**Stored items:**
### src/include/smpc_pad_cfg.svh
`ifndef SMPC_PAD_CFG_SVH
`define SMPC_PAD_CFG_SVH

// Port pin count, TH/TR/TL/D3..D0
`define PAD_PIN_W 7
// One data nibble on D3..D0
`define PAD_NIB_W 4
// Button word, active low
`define PAD_BTN_W 16
// Analog axis, two's complement, zero at centre
`define PAD_AXIS_W 8

// Select line positions inside PDR/DDR
`define PAD_TH_BIT 6
`define PAD_TR_BIT 5

// Identification nibbles sent by the analog pads
`define PAD_ID_WHEEL 4'hB
`define PAD_ID_ANALOG 4'h1
`define PAD_ID_MISSION 4'h5
`define PAD_ID_3D 4'h6

`endif
### src/hw/smpc_pad_pkg.sv
`include "smpc_pad_cfg.svh"

package smpc_pad_pkg;

	// Pad kind as selected by the system, one per port
	typedef enum logic [2:0] {
		PAD_DIGITAL = 3'd0,
		PAD_OFF = 3'd1,
		PAD_WHEEL = 3'd2,
		PAD_MISSION = 3'd3,
		PAD_3D = 3'd4,
		// Kept for encoding only, handled like an empty port
		PAD_DUALMISSION = 3'd5,
		PAD_MOUSE = 3'd6
	} pad_type_e;

	// Analog sequencer position
	typedef enum logic [4:0] {
		STEP_0, STEP_1, STEP_2, STEP_3, STEP_4, STEP_5,
		STEP_6, STEP_7, STEP_8, STEP_9, STEP_10, STEP_11,
		STEP_12, STEP_13, STEP_14, STEP_15, STEP_16
	} seq_step_e;

	// Everything the attached pad presents
	typedef struct packed {
		logic [`PAD_BTN_W-1:0] buttons;
		logic [`PAD_AXIS_W-1:0] axis_x;
		logic [`PAD_AXIS_W-1:0] axis_y;
		pad_type_e kind;
	} pad_input_t;

	// Host side of one port
	typedef struct packed {
		logic [`PAD_PIN_W-1:0] pdr_out;
		logic [`PAD_PIN_W-1:0] ddr;
	} port_host_t;

	// Sequencer contribution to pins 4:0
	typedef struct packed {
		logic tl;
		logic [`PAD_NIB_W-1:0] nibble;
	} seq_out_t;

endpackage

### src/hw/pad_pin_drive.sv
`timescale 1ns/1ps
`include "smpc_pad_cfg.svh"

module pad_pin_drive import smpc_pad_pkg::*; (
	input port_host_t host,
	input pad_input_t pad,
	input seq_out_t seq,
	output logic [`PAD_PIN_W-1:0] pdr_in
);

	logic th;
	logic tr;
	// DDR bits of TH/TR select the digital pad protocol
	logic [1:0] sel_mode;
	// Nibble carrying the pad id bits plus button L
	logic [`PAD_NIB_W-1:0] id_nib;

	assign th = host.pdr_out[`PAD_TH_BIT];
	assign tr = host.pdr_out[`PAD_TR_BIT];
	assign sel_mode = {host.ddr[`PAD_TH_BIT], host.ddr[`PAD_TR_BIT]};
	assign id_nib = {pad.buttons[3], 3'b100};

	always_comb begin
		// Open drain, undriven pins float high
		pdr_in = (host.pdr_out & host.ddr) | ~host.ddr;
		case (pad.kind)
			PAD_DIGITAL: begin
				if (sel_mode == 2'b10) begin
					// Two-wire mode, TH alone selects
					if (th)
						pdr_in[3:0] = id_nib;
					else
						pdr_in[3:0] = pad.buttons[15:12];
				end else if (sel_mode == 2'b11) begin
					// Three-wire mode, TH/TR select one of four
					case ({th, tr})
						2'b00: pdr_in[3:0] = pad.buttons[7:4];
						2'b01: pdr_in[3:0] = pad.buttons[15:12];
						2'b10: pdr_in[3:0] = pad.buttons[11:8];
						default: pdr_in[3:0] = id_nib;
					endcase
				end
			end

			// Sequencer owns TL and data pins
			PAD_WHEEL,
			PAD_MISSION,
			PAD_3D: begin
				pdr_in[4:0] = {seq.tl, seq.nibble};
			end

			// Empty port, mouse and dual mission keep the plain merge
			default: ;
		endcase
	end

endmodule

### src/hw/pad_seq.sv
`timescale 1ns/1ps
`include "smpc_pad_cfg.svh"

module pad_seq import smpc_pad_pkg::*; (
	input CLK,
	input RST_N,
	input logic smpc_ce,
	// {TH, TR} as driven by the host
	input logic [1:0] sel,
	input pad_input_t pad,
	output seq_out_t seq
);

	seq_step_e step;
	seq_step_e step_nxt;
	seq_step_e step_last;
	logic analog;
	logic is_wheel;
	logic [1:0] sel_req;
	logic adv;
	logic [`PAD_NIB_W-1:0] nib_adv;
	logic [`PAD_NIB_W-1:0] nib_restart;
	logic [`PAD_NIB_W-1:0] pad_id;
	logic [`PAD_NIB_W-1:0] x_hi;
	logic [`PAD_NIB_W-1:0] x_lo;
	logic [`PAD_NIB_W-1:0] y_hi;
	logic [`PAD_NIB_W-1:0] y_lo;

	// Axis nibbles, high half re-biased so centre reads as 8
	assign x_hi = pad.axis_x[7:4] ^ 4'h8;
	assign x_lo = pad.axis_x[3:0];
	assign y_hi = pad.axis_y[7:4] ^ 4'h8;
	assign y_lo = pad.axis_y[3:0];

	assign is_wheel = (pad.kind == PAD_WHEEL);

	// Per-kind sequence length, id and restart value
	always_comb begin
		analog = 1'b1;
		step_last = STEP_0;
		pad_id = `PAD_ID_ANALOG;
		nib_restart = `PAD_ID_ANALOG;
		case (pad.kind)
			PAD_WHEEL: begin
				step_last = STEP_10;
				pad_id = `PAD_ID_WHEEL;
				nib_restart = 4'h0;
			end
			PAD_MISSION: begin
				step_last = STEP_14;
				pad_id = `PAD_ID_MISSION;
			end
			PAD_3D: begin
				step_last = STEP_16;
				pad_id = `PAD_ID_3D;
			end
			// Digital, empty, mouse, dual mission
			default: analog = 1'b0;
		endcase
	end

	// STEP_0/1 and odd steps wait for 01, even steps from 2 on wait for 00
	assign sel_req = {1'b0, step[0] | (step == STEP_0)};

	// Both idle steps jump straight to STEP_2
	always_comb begin
		if (step == STEP_0 || step == STEP_1)
			step_nxt = STEP_2;
		else if (step == STEP_16)
			step_nxt = STEP_16;
		else
			step_nxt = seq_step_e'(step + 5'd1);
	end

	// Advance only below the last step of this pad kind
	assign adv = analog && (sel == sel_req) && (step < step_last);

	// Nibble presented once the new step is reached
	always_comb begin
		nib_adv = 4'h0;
		if (is_wheel) begin
			case (step_nxt)
				STEP_2: nib_adv = pad_id;
				// Filler nibbles
				STEP_3, STEP_4, STEP_8: nib_adv = {`PAD_NIB_W{1'b1}};
				STEP_5: nib_adv = pad.buttons[15:12];
				STEP_6: nib_adv = pad.buttons[11:8];
				// Wheel drops button bit 7
				STEP_7: nib_adv = {1'b1, pad.buttons[6:4]};
				STEP_9: nib_adv = x_hi;
				STEP_10: nib_adv = x_lo;
				default: nib_adv = 4'h0;
			endcase
		end else begin
			case (step_nxt)
				// Analog marker twice, then the pad id
				STEP_2, STEP_3: nib_adv = `PAD_ID_ANALOG;
				STEP_4: nib_adv = pad_id;
				STEP_5: nib_adv = pad.buttons[15:12];
				STEP_6: nib_adv = pad.buttons[11:8];
				STEP_7: nib_adv = pad.buttons[7:4];
				STEP_8: nib_adv = pad.buttons[3:0];
				STEP_9: nib_adv = x_hi;
				STEP_10: nib_adv = x_lo;
				STEP_11: nib_adv = y_hi;
				STEP_12: nib_adv = y_lo;
				// Trailing bytes, 3D pad only past STEP_14
				STEP_16: nib_adv = 4'h1;
				default: nib_adv = 4'h0;
			endcase
		end
	end

	// Step and pin registers, only move on SMPC clock enable
	always_ff @(posedge CLK or negedge RST_N) begin
		if (!RST_N) begin
			step <= STEP_0;
			seq.tl <= 1'b1;
			seq.nibble <= '0;
		end else if (smpc_ce && analog) begin
			if (sel == 2'b11) begin
				// TH and TR high ends any transfer
				step <= STEP_0;
				seq.tl <= 1'b1;
				seq.nibble <= nib_restart;
			end else if (adv) begin
				step <= step_nxt;
				// TL echoes TR, toggles every handshake
				seq.tl <= sel[0];
				seq.nibble <= nib_adv;
			end
		end
	end

endmodule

**What needs to be done:** Transcribe exactly, and only, the lines from the one bearing "SMPC clock enable" through the last line of the entries, counting both.

**Result:**
	// Step and pin registers, only move on SMPC clock enable
	always_ff @(posedge CLK or negedge RST_N) begin
		if (!RST_N) begin
			step <= STEP_0;
			seq.tl <= 1'b1;
			seq.nibble <= '0;
		end else if (smpc_ce && analog) begin
			if (sel == 2'b11) begin
				// TH and TR high ends any transfer
				step <= STEP_0;
				seq.tl <= 1'b1;
				seq.nibble <= nib_restart;
			end else if (adv) begin
				step <= step_nxt;
				// TL echoes TR, toggles every handshake
				seq.tl <= sel[0];
				seq.nibble <= nib_adv;
			end
		end
	end

endmodule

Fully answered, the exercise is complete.